WHAT THE TASK ASKS: Write each line again exactly as it is, from the opening line of the records below through the one containing "cent_q$_DFFE_PN0P_ | 0 |", and add nothing.

SOURCE DATA:
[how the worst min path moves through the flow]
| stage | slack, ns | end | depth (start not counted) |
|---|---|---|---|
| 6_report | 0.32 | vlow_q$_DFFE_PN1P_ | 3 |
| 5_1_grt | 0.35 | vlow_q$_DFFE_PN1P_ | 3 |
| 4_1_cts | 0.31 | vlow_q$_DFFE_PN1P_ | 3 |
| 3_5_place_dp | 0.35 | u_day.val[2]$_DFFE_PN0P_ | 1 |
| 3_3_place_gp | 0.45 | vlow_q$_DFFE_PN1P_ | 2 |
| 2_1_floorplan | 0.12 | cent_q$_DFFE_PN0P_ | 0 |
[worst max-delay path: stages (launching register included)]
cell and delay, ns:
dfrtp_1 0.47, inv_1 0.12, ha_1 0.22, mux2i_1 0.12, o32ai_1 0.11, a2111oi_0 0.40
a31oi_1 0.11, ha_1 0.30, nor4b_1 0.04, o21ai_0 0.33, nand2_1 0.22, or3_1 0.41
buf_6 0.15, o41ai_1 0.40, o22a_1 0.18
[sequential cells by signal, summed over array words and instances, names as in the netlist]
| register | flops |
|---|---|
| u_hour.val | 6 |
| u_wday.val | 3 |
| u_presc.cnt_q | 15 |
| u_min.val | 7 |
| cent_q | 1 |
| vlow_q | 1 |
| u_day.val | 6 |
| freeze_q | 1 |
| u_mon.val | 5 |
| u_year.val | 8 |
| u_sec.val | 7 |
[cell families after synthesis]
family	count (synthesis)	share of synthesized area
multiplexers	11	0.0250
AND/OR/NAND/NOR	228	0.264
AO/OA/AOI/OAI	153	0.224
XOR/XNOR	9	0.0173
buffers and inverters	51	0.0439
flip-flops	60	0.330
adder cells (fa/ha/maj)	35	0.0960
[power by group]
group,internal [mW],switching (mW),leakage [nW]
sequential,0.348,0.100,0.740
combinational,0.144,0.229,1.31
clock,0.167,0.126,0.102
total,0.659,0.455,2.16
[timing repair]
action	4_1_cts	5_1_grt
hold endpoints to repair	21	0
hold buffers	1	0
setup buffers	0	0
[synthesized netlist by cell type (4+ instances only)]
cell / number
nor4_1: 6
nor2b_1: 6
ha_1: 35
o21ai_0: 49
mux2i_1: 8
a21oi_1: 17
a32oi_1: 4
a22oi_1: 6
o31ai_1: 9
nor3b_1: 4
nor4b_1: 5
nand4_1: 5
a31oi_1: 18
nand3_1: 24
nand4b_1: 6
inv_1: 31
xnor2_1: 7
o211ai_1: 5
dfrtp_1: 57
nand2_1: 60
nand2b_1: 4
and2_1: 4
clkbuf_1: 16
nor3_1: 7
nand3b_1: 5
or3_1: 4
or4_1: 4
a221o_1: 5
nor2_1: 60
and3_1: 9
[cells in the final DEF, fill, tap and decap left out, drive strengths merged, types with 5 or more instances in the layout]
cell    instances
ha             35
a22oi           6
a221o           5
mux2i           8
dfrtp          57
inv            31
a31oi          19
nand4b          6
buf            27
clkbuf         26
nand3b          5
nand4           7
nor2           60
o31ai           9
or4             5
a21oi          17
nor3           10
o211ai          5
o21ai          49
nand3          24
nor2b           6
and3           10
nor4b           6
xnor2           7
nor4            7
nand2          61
[config.mk]
export PLATFORM = sky130hd
export DESIGN_NAME = pmj_ctrl
export DESIGN_NICKNAME = d
export VERILOG_FILES = /design/src/rtl/pmj_pkg.sv /design/src/rtl/pmj_cfg_reg.sv /design/src/rtl/pmj_calc.sv /design/src/rtl/pmj_fsm.sv /design/src/rtl/pmj_ctrl.sv
export SDC_FILE = /design/constraint.sdc
export NUM_CORES = 1
export LEC_CHECK = 0
export ABC_CLOCK_PERIOD_IN_PS = 4100
export BUFFER_PORTS_ARGS = -buffer_cell sky130_fd_sc_hd__buf_4
export CAP_MARGIN = 20
export CORE_ASPECT_RATIO = 0.5
export CORE_MARGIN = 2
export CORE_UTILIZATION = 25
export CTS_BUF_LIST = sky130_fd_sc_hd__clkbuf_16
export CTS_CLUSTER_DIAMETER = 120
export DETAILED_ROUTE_END_ITERATION = 10
export GPL_ROUTABILITY_DRIVEN = 0
export SYNTH_ARGS = -nofsm -noshare
export SYNTH_HDL_FRONTEND = slang
export SYNTH_SLANG_ARGS = --single-unit
[constraint.sdc]
create_clock -name clk -period 4.1 [get_ports clk]
set_clock_uncertainty 0.2 [all_clocks]
set_input_delay 0.82 -clock clk [delete_from_list [all_inputs] [get_ports clk]]
set_output_delay 0.82 -clock clk [all_outputs]
set_load 0.01 [all_outputs]
**src/rtl/lockstep_voter_pkg.sv**
```systemverilog
package lockstep_voter_pkg;
  // Smallest voting set in which one faulty unit is still outvoted.
  localparam int unsigned QUORUM_MIN = 3;
endpackage

```
**src/rtl/lv_majority.sv**
```systemverilog
module lv_majority #(
  parameter int unsigned NUM_UNITS = 6,
  parameter int unsigned DATA_W    = 8
) (
  input  logic [NUM_UNITS*DATA_W-1:0] results,
  input  logic [NUM_UNITS-1:0]        active,
  output logic [DATA_W-1:0]           maj,
  output logic                        tie,
  output logic [NUM_UNITS-1:0]        mismatch
);
  localparam int unsigned CNT_W = $clog2(NUM_UNITS + 1);

  logic [CNT_W:0] n_act;
  assign n_act = (CNT_W+1)'($countones(active));

  always_comb begin
    logic [CNT_W:0] ones;
    maj = '0;
    tie = 1'b0;
    for (int b = 0; b < DATA_W; b++) begin
      ones = '0;
      for (int u = 0; u < NUM_UNITS; u++) begin
        if (active[u]) ones = ones + {{CNT_W{1'b0}}, results[u*DATA_W+b]};
      end
      maj[b] = (ones << 1) > n_act;
      if ((ones << 1) == n_act) tie = 1'b1;
    end
  end

  always_comb begin
    for (int u = 0; u < NUM_UNITS; u++) begin
      mismatch[u] = active[u] && (results[u*DATA_W +: DATA_W] != maj);
    end
  end
endmodule

```
**src/rtl/lv_spare_alloc.sv**
```systemverilog
module lv_spare_alloc #(
  parameter int unsigned NUM_UNITS = 6
) (
  input  logic [NUM_UNITS-1:0] spare,
  input  logic [NUM_UNITS-1:0] losers,
  output logic [NUM_UNITS-1:0] grant,
  output logic                 shortfall
);
  localparam int unsigned CNT_W = $clog2(NUM_UNITS + 1);

  always_comb begin
    logic [CNT_W-1:0] need;
    need  = CNT_W'($countones(losers));
    grant = '0;
    for (int i = 0; i < NUM_UNITS; i++) begin
      if (spare[i] && need != '0) begin
        grant[i] = 1'b1;
        need     = need - 1'b1;
      end
    end
    shortfall = (need != '0);
  end
endmodule

```
**src/rtl/lv_reset_timer.sv**
```systemverilog
module lv_reset_timer #(
  parameter int unsigned NUM_UNITS  = 6,
  parameter int unsigned RST_CYCLES = 4
) (
  input  logic                 clk,
  input  logic                 rst_n,
  input  logic [NUM_UNITS-1:0] load,
  output logic [NUM_UNITS-1:0] busy
);
  localparam int unsigned TW = $clog2(RST_CYCLES + 1);

  for (genvar g = 0; g < NUM_UNITS; g++) begin : g_tmr
    logic [TW-1:0] cnt_q, cnt_d;
    logic          cnt_en;

    always_comb begin
      cnt_en = load[g] || (cnt_q != '0);
      cnt_d  = load[g] ? TW'(RST_CYCLES) : cnt_q - 1'b1;
    end

    always_ff @(posedge clk or negedge rst_n) begin
      if (!rst_n)      cnt_q <= '0;
      else if (cnt_en) cnt_q <= cnt_d;
    end

    assign busy[g] = (cnt_q != '0);
  end
endmodule

```
**src/rtl/lockstep_voter.sv**
```systemverilog
module lockstep_voter #(
  parameter int unsigned NUM_UNITS  = 6,
  parameter int unsigned NUM_VOTE   = 4,
  parameter int unsigned DATA_W     = 8,
  parameter int unsigned RST_CYCLES = 4
) (
  input  logic                        clk,
  input  logic                        rst_n,
  input  logic [NUM_UNITS*DATA_W-1:0] unit_result,
  input  logic [NUM_UNITS-1:0]        unit_valid,
  output logic [DATA_W-1:0]           voted_result,
  output logic                        voted_valid,
  output logic                        no_majority,
  output logic [NUM_UNITS-1:0]        unit_reset,
  output logic [NUM_UNITS-1:0]        active_map,
  output logic                        degraded,
  output logic                        alarm
);
  import lockstep_voter_pkg::*;

  localparam logic [NUM_UNITS-1:0] INIT_ACTIVE = NUM_UNITS'((64'd1 << NUM_VOTE) - 64'd1);
  localparam logic [NUM_UNITS-1:0] INIT_SPARE  = ~INIT_ACTIVE;

  logic [NUM_UNITS-1:0] active_q, active_d, spare_q, spare_d;
  logic [DATA_W-1:0]    voted_q;
  logic                 vvalid_q, vvalid_d, nomaj_q, nomaj_d, degr_q, degr_d;

  logic [DATA_W-1:0]    maj;
  logic                 tie, vote_en, reconfig, shortfall;
  logic [NUM_UNITS-1:0] mismatch, losers, grant;

  lv_majority #(.NUM_UNITS(NUM_UNITS), .DATA_W(DATA_W)) u_maj (
    .results (unit_result),
    .active  (active_q),
    .maj     (maj),
    .tie     (tie),
    .mismatch(mismatch)
  );

  lv_spare_alloc #(.NUM_UNITS(NUM_UNITS)) u_alloc (
    .spare    (spare_q),
    .losers   (losers),
    .grant    (grant),
    .shortfall(shortfall)
  );

  lv_reset_timer #(.NUM_UNITS(NUM_UNITS), .RST_CYCLES(RST_CYCLES)) u_tmr (
    .clk  (clk),
    .rst_n(rst_n),
    .load (losers),
    .busy (unit_reset)
  );

  // Next-state logic
  always_comb begin
    vote_en  = (active_q != '0) && ((unit_valid | ~active_q) == '1);
    reconfig = vote_en && !tie;
    losers   = reconfig ? mismatch : '0;
    active_d = (active_q & ~losers) | grant;
    spare_d  = spare_q & ~grant;
    vvalid_d = vote_en;
    nomaj_d  = vote_en && tie;
    degr_d   = degr_q || (reconfig && shortfall);
  end

  // State registers
  always_ff @(posedge clk or negedge rst_n) begin
    if (!rst_n) begin
      active_q <= INIT_ACTIVE;
      spare_q  <= INIT_SPARE;
      vvalid_q <= 1'b0;
      nomaj_q  <= 1'b0;
      degr_q   <= 1'b0;
    end else begin
      active_q <= active_d;
      spare_q  <= spare_d;
      vvalid_q <= vvalid_d;
      nomaj_q  <= nomaj_d;
      degr_q   <= degr_d;
    end
  end

  always_ff @(posedge clk or negedge rst_n) begin
    if (!rst_n)       voted_q <= '0;
    else if (vote_en) voted_q <= maj;
  end

  assign voted_result = voted_q;
  assign voted_valid  = vvalid_q;
  assign no_majority  = nomaj_q;
  assign active_map   = active_q;
  assign degraded     = degr_q;
  assign alarm        = $countones(active_q) < QUORUM_MIN;
endmodule

```
**config.mk**
```make
export PLATFORM = sky130hd
export DESIGN_NAME = lockstep_voter
export DESIGN_NICKNAME = d
export VERILOG_FILES = /design/src/rtl/lockstep_voter_pkg.sv /design/src/rtl/lv_majority.sv /design/src/rtl/lv_spare_alloc.sv /design/src/rtl/lv_reset_timer.sv /design/src/rtl/lockstep_voter.sv
export SDC_FILE = /design/constraint.sdc
export NUM_CORES = 1
export LEC_CHECK = 0
export BUFFER_PORTS_ARGS = -buffer_cell sky130_fd_sc_hd__buf_2
export CAP_MARGIN = 20
export CORE_MARGIN = 5
export CORE_UTILIZATION = 52
export CTS_BUF_LIST = sky130_fd_sc_hd__clkbuf_4
export DETAILED_ROUTE_END_ITERATION = 16
export PLACE_DENSITY_LB_ADDON = 0.2
export SYNTH_ARGS = -nofsm -noshare
export SYNTH_HDL_FRONTEND = slang
export SYNTH_SLANG_ARGS = --single-unit
```
**constraint.sdc**
```tcl
create_clock -name clk -period 15.04 [get_ports clk]
set_input_delay 0 -clock clk [delete_from_list [all_inputs] [get_ports clk]]
set_output_delay 0 -clock clk [all_outputs]
set_load 0.005 [all_outputs]
```
==> results of run 1 <==
[state kept, by name, indices dropped and copies added, names as in the netlist]
| signal | cells |
|---|---|
| u_tmr.g_tmr.cnt_q | 18 |
| voted_result | 8 |
| active_map | 6 |
| spare_q | 6 |
| degraded | 1 |
| no_majority | 1 |
| voted_valid | 1 |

OUTPUT OF THE TASK:
[how the worst min path moves through the flow]
| stage | slack, ns | end | depth (start not counted) |
|---|---|---|---|
| 6_report | 0.32 | vlow_q$_DFFE_PN1P_ | 3 |
| 5_1_grt | 0.35 | vlow_q$_DFFE_PN1P_ | 3 |
| 4_1_cts | 0.31 | vlow_q$_DFFE_PN1P_ | 3 |
| 3_5_place_dp | 0.35 | u_day.val[2]$_DFFE_PN0P_ | 1 |
| 3_3_place_gp | 0.45 | vlow_q$_DFFE_PN1P_ | 2 |
| 2_1_floorplan | 0.12 | cent_q$_DFFE_PN0P_ | 0 |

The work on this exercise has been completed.